4.b. Second round: the second version of the scale was sent along with a survey to each of the experts, requesting a response on the degree of agreement and comments. In this opportunity a virtual platform (SurveyMonkey) was used, using the same way as for the collection of the results. Again, the coordinating group performs an analysis of the results, with which a consensus is reached creating the third version of the scale.

4.c. Third round: Final results are sent for approval by the experts. The coordinating group proceeds to the final report.

The analysis of each round consisted of reviewing the proportion of experts who agreed or disagreed with each item. In the following round the consensus version is shown and proceeded in the same way, until an instrument with a greater proportion of agreement among experts is reached. This project was approved by the Ethics Committee of the Medical Research Center of the Faculty of Medicine of the Pontificia Universidad Católica de Chile (Waiver of informed consent, Project number: 14-053).

The project did not require funding.

Results

15 experts from Santiago and provinces were invited, 13 of whom agreed to participate. The 2 who refused to participate reported that they had not performed spirometry in preschoolers. Seven belonged to private institutions and 6 to both public and private institutions; 10 were women. The age range was between 34 and 66 years, with a median of 50 years. In the first round all responded, and in the second round 11 answered.

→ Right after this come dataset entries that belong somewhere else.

[config.mk]
export PLATFORM = sky130hd
export DESIGN_NAME = pc_redirect_ctrl
export DESIGN_NICKNAME = d
export VERILOG_FILES = /design/src/rtl/pc_redirect_ctrl.sv
export SDC_FILE = /design/constraint.sdc
export NUM_CORES = 1
export LEC_CHECK = 0
export BUFFER_PORTS_ARGS = -buffer_cell sky130_fd_sc_hd__buf_2
export CORE_MARGIN = 2
export CORE_UTILIZATION = 43
export CTS_CLUSTER_DIAMETER = 30
export DETAILED_ROUTE_END_ITERATION = 8
export PLACE_DENSITY = 0.78
export SLEW_MARGIN = 20
export SYNTH_ARGS = -nofsm -noshare
export SYNTH_HDL_FRONTEND = slang
export SYNTH_SLANG_ARGS = --single-unit
[constraint.sdc]
create_clock -name clk -period 2.2 [get_ports clk]
set_input_delay 0 -clock clk [delete_from_list [all_inputs] [get_ports clk]]
set_output_delay 0 -clock clk [all_outputs]
set_load 0.01 [all_outputs]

In figure 2, after the first round, the degree of agreement/disagreement is shown with each of the acceptability criteria that be present for the interpretation of spirometry. With regard to the “fair quality” classification, 52% felt that it should not be used. For the classification of spirometry as “poor quality,” 100% of the respondents agreed with this denomination if there was failure in 3 or more of the presented variables. Table 1 summarizes the comments about this first version of the quality scale. None of the respondents recommend changing the defining criteria for each degree of quality.

Figure 2. PEF: peak expiratory flow, VBE: back-extrapolated volume.

Tabla 1. Main comments of the first round

The coordinating group analyzed the above, making the recommended changes, that is, eliminating the qualification of “regular quality”. This was the second version of the scale, with only 3 grades of quality, which was sent back to the group of experts. Nine of the 11 respondents in the second round agreed on the use of this new version, and their final comments were: “I find that it is useful and allows criteria to be unified”, and “it is simple, clear, easy to use, and very useful and allows to unify criteria.” The 2 experts who disagreed did not accept that the expiration term was greater than 10% of the PEF.

Discussion

Spirometry on pre-school children is a reality in our country12–15, with a considerable number of specialists dedicated to pediatric lung function. It is known that a percentage of patients do not achieve completely acceptable efforts26–28; however, obtained spirometric curves evidence ventilatory normality. It is considered useful therefore, to obtain some tool to interpret spirometrics of lower quality. Since there is no evidence to solve this issue, we use the Delphi method, whose objective is to reach consensus in an area of ​​uncertainty or lacking evidence20,25, obtaining finally a spirometry quality scale for the assessment of this age group.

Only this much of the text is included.